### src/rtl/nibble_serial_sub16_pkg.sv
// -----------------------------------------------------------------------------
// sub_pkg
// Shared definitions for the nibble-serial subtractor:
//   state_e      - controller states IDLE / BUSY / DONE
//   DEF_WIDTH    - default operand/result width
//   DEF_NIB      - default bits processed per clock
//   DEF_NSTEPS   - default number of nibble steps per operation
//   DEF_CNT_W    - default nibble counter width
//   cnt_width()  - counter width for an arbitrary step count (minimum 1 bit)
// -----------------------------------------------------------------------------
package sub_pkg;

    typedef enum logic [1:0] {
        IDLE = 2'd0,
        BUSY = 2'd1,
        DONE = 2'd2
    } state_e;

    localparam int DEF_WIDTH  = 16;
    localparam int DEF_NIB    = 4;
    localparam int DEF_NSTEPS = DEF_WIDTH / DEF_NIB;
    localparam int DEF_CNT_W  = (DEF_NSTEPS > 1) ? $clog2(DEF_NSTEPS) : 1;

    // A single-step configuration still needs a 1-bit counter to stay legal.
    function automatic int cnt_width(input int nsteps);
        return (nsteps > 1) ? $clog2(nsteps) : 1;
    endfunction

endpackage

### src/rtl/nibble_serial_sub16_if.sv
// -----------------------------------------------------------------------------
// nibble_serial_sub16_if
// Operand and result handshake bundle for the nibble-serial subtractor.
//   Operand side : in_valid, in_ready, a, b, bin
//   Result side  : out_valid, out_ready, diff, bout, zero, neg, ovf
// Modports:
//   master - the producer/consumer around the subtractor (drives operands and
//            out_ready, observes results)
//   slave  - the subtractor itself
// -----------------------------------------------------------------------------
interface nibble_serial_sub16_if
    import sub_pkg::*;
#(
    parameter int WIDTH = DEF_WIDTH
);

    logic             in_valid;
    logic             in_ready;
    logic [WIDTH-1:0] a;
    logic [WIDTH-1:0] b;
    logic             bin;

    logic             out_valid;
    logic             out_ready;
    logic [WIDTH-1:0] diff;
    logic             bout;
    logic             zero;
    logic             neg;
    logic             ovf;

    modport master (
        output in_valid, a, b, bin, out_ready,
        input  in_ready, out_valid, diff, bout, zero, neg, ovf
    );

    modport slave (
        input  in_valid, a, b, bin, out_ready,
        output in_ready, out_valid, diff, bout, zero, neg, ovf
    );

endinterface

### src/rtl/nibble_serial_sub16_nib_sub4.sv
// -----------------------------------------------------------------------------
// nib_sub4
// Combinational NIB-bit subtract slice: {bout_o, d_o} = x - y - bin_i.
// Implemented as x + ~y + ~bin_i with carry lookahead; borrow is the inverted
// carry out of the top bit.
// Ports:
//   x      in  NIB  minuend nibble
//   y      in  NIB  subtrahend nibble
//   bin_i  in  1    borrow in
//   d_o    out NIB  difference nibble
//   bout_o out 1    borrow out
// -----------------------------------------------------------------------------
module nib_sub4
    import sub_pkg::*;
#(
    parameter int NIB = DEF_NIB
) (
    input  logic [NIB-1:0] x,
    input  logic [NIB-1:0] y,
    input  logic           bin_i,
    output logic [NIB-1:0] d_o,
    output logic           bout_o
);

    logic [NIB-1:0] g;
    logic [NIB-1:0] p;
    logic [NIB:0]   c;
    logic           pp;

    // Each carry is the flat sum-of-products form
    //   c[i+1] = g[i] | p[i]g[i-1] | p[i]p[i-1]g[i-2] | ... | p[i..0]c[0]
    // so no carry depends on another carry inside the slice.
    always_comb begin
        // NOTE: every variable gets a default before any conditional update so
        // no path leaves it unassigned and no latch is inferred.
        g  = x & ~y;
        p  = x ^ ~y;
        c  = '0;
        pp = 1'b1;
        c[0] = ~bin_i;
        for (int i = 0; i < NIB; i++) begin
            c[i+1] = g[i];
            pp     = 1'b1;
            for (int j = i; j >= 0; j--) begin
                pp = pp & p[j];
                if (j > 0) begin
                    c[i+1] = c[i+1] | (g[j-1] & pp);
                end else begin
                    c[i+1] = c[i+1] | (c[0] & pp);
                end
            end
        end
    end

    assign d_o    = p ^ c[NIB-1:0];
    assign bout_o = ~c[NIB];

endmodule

════════

• _Required action_: The answer must be an exact copy of every record above.

• _Task answer_:
### src/rtl/nibble_serial_sub16_pkg.sv
// -----------------------------------------------------------------------------
// sub_pkg
// Shared definitions for the nibble-serial subtractor:
//   state_e      - controller states IDLE / BUSY / DONE
//   DEF_WIDTH    - default operand/result width
//   DEF_NIB      - default bits processed per clock
//   DEF_NSTEPS   - default number of nibble steps per operation
//   DEF_CNT_W    - default nibble counter width
//   cnt_width()  - counter width for an arbitrary step count (minimum 1 bit)
// -----------------------------------------------------------------------------
package sub_pkg;

    typedef enum logic [1:0] {
        IDLE = 2'd0,
        BUSY = 2'd1,
        DONE = 2'd2
    } state_e;

    localparam int DEF_WIDTH  = 16;
    localparam int DEF_NIB    = 4;
    localparam int DEF_NSTEPS = DEF_WIDTH / DEF_NIB;
    localparam int DEF_CNT_W  = (DEF_NSTEPS > 1) ? $clog2(DEF_NSTEPS) : 1;

    // A single-step configuration still needs a 1-bit counter to stay legal.
    function automatic int cnt_width(input int nsteps);
        return (nsteps > 1) ? $clog2(nsteps) : 1;
    endfunction

endpackage

### src/rtl/nibble_serial_sub16_if.sv
// -----------------------------------------------------------------------------
// nibble_serial_sub16_if
// Operand and result handshake bundle for the nibble-serial subtractor.
//   Operand side : in_valid, in_ready, a, b, bin
//   Result side  : out_valid, out_ready, diff, bout, zero, neg, ovf
// Modports:
//   master - the producer/consumer around the subtractor (drives operands and
//            out_ready, observes results)
//   slave  - the subtractor itself
// -----------------------------------------------------------------------------
interface nibble_serial_sub16_if
    import sub_pkg::*;
#(
    parameter int WIDTH = DEF_WIDTH
);

    logic             in_valid;
    logic             in_ready;
    logic [WIDTH-1:0] a;
    logic [WIDTH-1:0] b;
    logic             bin;

    logic             out_valid;
    logic             out_ready;
    logic [WIDTH-1:0] diff;
    logic             bout;
    logic             zero;
    logic             neg;
    logic             ovf;

    modport master (
        output in_valid, a, b, bin, out_ready,
        input  in_ready, out_valid, diff, bout, zero, neg, ovf
    );

    modport slave (
        input  in_valid, a, b, bin, out_ready,
        output in_ready, out_valid, diff, bout, zero, neg, ovf
    );

endinterface

### src/rtl/nibble_serial_sub16_nib_sub4.sv
// -----------------------------------------------------------------------------
// nib_sub4
// Combinational NIB-bit subtract slice: {bout_o, d_o} = x - y - bin_i.
// Implemented as x + ~y + ~bin_i with carry lookahead; borrow is the inverted
// carry out of the top bit.
// Ports:
//   x      in  NIB  minuend nibble
//   y      in  NIB  subtrahend nibble
//   bin_i  in  1    borrow in
//   d_o    out NIB  difference nibble
//   bout_o out 1    borrow out
// -----------------------------------------------------------------------------
module nib_sub4
    import sub_pkg::*;
#(
    parameter int NIB = DEF_NIB
) (
    input  logic [NIB-1:0] x,
    input  logic [NIB-1:0] y,
    input  logic           bin_i,
    output logic [NIB-1:0] d_o,
    output logic           bout_o
);

    logic [NIB-1:0] g;
    logic [NIB-1:0] p;
    logic [NIB:0]   c;
    logic           pp;

    // Each carry is the flat sum-of-products form
    //   c[i+1] = g[i] | p[i]g[i-1] | p[i]p[i-1]g[i-2] | ... | p[i..0]c[0]
    // so no carry depends on another carry inside the slice.
    always_comb begin
        // NOTE: every variable gets a default before any conditional update so
        // no path leaves it unassigned and no latch is inferred.
        g  = x & ~y;
        p  = x ^ ~y;
        c  = '0;
        pp = 1'b1;
        c[0] = ~bin_i;
        for (int i = 0; i < NIB; i++) begin
            c[i+1] = g[i];
            pp     = 1'b1;
            for (int j = i; j >= 0; j--) begin
                pp = pp & p[j];
                if (j > 0) begin
                    c[i+1] = c[i+1] | (g[j-1] & pp);
                end else begin
                    c[i+1] = c[i+1] | (c[0] & pp);
                end
            end
        end
    end

    assign d_o    = p ^ c[NIB-1:0];
    assign bout_o = ~c[NIB];

endmodule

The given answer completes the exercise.